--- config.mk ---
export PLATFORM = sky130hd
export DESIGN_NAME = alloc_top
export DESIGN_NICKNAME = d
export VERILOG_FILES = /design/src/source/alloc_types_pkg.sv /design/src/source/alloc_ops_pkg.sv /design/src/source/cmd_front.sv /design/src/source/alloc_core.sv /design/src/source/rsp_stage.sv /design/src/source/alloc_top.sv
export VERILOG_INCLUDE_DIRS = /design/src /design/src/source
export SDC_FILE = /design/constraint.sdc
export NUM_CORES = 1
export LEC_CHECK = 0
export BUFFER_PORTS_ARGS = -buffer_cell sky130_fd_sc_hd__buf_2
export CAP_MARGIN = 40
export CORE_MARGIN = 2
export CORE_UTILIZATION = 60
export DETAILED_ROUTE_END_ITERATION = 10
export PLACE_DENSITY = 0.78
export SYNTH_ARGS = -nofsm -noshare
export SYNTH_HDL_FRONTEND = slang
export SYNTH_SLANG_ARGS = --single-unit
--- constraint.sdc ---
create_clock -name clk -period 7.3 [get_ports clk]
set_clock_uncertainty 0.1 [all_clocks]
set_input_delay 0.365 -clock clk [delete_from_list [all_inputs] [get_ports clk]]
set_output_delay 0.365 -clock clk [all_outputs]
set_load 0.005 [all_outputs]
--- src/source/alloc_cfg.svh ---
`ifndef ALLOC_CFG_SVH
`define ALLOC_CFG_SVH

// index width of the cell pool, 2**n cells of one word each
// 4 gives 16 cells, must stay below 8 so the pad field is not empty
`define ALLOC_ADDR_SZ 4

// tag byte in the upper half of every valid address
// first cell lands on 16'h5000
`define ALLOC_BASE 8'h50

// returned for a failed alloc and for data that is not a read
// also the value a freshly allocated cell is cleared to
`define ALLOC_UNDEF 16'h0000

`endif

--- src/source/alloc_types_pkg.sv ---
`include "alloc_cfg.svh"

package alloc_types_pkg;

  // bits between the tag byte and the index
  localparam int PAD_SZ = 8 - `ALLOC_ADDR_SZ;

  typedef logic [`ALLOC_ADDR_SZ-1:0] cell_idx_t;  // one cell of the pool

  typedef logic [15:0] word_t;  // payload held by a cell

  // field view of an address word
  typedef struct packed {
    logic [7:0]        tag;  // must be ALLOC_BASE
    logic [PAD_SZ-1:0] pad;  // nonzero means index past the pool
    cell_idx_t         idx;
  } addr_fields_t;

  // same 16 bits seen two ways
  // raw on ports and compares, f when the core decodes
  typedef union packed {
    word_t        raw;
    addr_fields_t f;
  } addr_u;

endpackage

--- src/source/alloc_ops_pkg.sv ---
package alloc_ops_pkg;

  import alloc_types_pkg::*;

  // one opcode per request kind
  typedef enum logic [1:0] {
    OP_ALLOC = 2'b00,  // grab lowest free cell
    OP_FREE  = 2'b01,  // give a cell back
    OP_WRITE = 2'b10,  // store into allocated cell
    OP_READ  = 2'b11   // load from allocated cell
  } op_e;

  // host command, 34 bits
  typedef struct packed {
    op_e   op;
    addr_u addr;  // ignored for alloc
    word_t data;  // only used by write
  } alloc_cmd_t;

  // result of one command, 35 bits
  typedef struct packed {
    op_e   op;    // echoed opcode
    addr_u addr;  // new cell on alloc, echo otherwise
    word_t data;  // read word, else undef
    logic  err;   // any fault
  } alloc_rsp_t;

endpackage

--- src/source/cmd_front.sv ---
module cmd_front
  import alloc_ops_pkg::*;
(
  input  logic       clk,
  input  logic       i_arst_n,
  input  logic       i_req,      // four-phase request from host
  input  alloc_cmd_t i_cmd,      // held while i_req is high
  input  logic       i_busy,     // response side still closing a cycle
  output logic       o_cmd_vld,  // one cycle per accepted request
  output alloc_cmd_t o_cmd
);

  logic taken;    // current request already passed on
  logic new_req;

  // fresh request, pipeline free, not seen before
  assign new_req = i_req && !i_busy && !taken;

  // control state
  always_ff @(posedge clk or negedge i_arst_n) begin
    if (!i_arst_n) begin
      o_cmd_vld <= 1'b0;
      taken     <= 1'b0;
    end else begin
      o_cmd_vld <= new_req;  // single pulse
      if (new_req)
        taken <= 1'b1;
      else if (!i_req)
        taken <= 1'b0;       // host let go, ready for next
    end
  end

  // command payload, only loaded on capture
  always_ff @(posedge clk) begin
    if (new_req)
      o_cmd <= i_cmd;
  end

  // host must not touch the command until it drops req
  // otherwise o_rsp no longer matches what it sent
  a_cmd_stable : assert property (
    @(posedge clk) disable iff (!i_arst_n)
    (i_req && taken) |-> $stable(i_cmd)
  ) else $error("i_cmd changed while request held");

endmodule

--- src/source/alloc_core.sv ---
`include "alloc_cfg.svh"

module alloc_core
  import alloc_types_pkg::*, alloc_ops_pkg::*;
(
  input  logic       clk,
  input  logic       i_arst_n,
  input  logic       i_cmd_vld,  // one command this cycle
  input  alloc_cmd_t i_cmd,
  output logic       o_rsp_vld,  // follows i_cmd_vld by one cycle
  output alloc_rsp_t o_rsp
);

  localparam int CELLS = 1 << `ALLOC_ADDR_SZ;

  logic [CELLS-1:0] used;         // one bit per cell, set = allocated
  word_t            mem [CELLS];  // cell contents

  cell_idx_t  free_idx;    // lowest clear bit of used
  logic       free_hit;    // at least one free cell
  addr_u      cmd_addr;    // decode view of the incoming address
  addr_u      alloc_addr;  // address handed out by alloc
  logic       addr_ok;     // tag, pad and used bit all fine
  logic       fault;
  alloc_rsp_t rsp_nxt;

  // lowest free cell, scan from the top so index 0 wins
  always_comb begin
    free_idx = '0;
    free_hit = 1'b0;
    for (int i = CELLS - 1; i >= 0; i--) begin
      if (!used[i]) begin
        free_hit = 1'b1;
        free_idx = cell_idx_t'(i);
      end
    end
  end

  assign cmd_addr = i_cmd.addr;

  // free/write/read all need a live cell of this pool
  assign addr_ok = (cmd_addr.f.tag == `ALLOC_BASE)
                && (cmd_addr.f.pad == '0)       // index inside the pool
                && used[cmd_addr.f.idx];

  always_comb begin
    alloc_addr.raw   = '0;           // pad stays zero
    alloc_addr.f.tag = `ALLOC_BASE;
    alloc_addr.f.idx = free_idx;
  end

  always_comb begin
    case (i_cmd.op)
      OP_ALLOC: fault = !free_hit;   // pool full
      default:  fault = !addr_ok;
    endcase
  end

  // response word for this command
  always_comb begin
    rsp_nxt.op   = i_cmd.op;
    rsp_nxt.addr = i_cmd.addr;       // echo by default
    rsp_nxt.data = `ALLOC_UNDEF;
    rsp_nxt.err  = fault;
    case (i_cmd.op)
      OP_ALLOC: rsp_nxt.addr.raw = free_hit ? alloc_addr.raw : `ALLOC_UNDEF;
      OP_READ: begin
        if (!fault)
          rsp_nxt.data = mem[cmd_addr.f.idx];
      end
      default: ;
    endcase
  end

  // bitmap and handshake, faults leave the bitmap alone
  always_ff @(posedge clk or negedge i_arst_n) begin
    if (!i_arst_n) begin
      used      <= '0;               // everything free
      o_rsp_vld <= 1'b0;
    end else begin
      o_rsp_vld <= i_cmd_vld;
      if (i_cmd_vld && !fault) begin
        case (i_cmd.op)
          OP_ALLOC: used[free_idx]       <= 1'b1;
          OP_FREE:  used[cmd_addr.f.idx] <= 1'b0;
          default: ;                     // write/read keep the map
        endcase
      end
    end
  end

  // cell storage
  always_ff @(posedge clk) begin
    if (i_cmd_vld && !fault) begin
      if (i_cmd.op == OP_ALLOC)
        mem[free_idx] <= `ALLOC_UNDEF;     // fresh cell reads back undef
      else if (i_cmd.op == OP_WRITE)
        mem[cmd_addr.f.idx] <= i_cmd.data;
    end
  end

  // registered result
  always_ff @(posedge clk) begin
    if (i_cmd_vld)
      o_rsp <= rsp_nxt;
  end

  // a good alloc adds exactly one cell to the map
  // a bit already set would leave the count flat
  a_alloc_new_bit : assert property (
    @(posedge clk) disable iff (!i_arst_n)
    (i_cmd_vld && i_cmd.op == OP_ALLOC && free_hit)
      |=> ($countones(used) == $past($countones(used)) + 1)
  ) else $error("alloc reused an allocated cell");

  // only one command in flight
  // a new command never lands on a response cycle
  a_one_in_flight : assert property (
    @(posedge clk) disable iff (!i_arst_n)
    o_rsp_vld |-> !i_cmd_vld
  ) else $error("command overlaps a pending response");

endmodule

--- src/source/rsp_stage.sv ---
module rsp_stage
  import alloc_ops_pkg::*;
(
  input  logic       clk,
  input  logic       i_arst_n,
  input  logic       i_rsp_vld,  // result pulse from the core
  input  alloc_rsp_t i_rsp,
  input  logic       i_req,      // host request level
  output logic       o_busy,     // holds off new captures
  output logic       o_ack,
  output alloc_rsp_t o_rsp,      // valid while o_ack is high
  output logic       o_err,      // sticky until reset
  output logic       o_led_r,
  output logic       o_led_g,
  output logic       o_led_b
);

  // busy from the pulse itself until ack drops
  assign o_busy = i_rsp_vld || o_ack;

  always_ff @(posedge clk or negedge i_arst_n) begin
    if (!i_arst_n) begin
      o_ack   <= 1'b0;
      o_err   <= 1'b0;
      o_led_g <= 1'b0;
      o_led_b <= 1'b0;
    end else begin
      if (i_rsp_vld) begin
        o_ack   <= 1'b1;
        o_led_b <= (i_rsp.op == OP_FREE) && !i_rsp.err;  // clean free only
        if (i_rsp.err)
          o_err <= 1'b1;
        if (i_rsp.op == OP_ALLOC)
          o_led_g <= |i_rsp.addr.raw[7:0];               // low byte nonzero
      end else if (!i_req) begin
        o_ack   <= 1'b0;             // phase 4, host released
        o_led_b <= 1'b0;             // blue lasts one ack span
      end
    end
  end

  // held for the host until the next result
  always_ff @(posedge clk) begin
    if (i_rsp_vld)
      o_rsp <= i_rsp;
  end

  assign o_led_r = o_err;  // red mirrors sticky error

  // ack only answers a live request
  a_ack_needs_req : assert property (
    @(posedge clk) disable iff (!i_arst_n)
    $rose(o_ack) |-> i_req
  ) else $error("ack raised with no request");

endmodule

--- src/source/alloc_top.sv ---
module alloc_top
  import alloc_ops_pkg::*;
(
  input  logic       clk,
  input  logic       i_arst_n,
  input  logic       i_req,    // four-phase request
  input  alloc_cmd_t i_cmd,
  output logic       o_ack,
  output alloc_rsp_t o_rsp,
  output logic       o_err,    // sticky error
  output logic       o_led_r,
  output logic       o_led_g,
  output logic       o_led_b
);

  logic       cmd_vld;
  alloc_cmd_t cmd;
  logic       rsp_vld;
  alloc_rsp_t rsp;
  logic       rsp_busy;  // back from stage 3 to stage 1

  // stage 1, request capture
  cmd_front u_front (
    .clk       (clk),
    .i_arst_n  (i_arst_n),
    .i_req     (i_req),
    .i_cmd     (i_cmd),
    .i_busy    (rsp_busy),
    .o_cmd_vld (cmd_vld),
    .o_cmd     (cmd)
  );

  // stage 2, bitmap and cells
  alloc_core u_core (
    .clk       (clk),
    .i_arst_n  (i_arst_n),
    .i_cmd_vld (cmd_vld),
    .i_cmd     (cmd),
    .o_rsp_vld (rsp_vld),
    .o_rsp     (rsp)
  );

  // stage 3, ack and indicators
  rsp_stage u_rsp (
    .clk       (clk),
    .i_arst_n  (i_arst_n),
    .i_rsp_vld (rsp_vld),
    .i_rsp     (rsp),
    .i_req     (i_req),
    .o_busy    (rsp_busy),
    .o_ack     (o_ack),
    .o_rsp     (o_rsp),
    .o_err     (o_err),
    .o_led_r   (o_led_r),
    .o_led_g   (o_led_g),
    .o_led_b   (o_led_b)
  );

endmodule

________________________________________

WHAT THE TASK ASKS >>
Begin with the first line of the records and finish with the line containing "export DESIGN_NICKNAME = d". Reproduce those lines exactly, both ends included, and nothing else.

FINAL ANSWER >>
--- config.mk ---
export PLATFORM = sky130hd
export DESIGN_NAME = alloc_top
export DESIGN_NICKNAME = d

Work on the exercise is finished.